• [Try it]: Return each line of the entries that holds the string "step".

Collected data entries
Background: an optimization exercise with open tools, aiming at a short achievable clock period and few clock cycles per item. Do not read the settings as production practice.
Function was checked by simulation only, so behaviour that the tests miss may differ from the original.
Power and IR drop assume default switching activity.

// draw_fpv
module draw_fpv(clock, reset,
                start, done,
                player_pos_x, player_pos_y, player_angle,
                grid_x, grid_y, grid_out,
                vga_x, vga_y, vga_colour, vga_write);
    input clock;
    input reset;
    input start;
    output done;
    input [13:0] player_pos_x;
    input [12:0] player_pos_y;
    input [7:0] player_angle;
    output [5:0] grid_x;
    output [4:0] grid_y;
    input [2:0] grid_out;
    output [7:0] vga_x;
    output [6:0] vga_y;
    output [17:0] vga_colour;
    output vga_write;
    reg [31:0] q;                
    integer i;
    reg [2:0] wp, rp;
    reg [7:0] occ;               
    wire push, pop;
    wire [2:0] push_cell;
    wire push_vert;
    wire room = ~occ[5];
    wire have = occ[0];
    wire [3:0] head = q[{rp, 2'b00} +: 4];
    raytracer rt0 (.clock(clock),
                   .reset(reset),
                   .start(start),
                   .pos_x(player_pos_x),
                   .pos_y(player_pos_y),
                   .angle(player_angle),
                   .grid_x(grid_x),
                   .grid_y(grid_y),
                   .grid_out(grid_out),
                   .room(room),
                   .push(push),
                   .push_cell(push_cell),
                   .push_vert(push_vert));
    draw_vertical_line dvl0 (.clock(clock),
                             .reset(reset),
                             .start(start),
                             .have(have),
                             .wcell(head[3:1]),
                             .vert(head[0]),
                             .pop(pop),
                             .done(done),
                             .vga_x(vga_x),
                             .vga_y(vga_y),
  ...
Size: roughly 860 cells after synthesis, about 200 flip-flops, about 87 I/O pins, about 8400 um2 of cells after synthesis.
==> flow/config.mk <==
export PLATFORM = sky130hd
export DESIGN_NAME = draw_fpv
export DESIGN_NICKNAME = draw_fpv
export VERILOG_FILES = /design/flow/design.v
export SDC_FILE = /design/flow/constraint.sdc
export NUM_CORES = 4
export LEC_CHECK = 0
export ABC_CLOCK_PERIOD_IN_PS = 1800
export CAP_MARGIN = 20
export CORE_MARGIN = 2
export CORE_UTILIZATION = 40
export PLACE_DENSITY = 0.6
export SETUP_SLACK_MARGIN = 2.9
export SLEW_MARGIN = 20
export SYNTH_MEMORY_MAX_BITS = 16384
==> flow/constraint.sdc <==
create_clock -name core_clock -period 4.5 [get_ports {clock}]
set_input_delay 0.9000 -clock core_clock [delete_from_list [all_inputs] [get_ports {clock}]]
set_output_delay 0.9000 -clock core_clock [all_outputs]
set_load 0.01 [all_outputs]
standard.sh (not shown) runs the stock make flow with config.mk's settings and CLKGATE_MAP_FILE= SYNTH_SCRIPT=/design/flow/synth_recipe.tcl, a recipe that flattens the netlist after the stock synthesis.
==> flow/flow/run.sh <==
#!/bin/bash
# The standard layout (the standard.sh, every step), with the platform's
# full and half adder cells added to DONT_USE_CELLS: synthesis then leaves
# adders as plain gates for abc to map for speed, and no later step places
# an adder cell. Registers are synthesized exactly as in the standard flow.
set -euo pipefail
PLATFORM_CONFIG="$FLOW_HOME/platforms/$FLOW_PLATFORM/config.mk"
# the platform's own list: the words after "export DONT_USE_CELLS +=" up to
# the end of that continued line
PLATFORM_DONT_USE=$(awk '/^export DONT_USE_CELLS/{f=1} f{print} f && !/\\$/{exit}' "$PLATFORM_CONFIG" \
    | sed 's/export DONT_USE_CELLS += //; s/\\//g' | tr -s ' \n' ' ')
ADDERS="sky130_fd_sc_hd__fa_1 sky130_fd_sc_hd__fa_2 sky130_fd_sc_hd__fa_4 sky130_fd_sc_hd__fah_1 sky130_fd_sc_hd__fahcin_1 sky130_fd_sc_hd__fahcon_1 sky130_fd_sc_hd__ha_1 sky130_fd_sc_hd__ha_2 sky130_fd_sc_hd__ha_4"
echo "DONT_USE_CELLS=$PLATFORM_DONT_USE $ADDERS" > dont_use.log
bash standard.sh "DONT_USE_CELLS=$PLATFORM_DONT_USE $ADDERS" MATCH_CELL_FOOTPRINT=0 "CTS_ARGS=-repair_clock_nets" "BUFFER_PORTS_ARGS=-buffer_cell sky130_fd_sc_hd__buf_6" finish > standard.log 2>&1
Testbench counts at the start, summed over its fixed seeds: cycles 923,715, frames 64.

• [Completed task]:
# The standard layout (the standard.sh, every step), with the platform's
# adders as plain gates for abc to map for speed, and no later step places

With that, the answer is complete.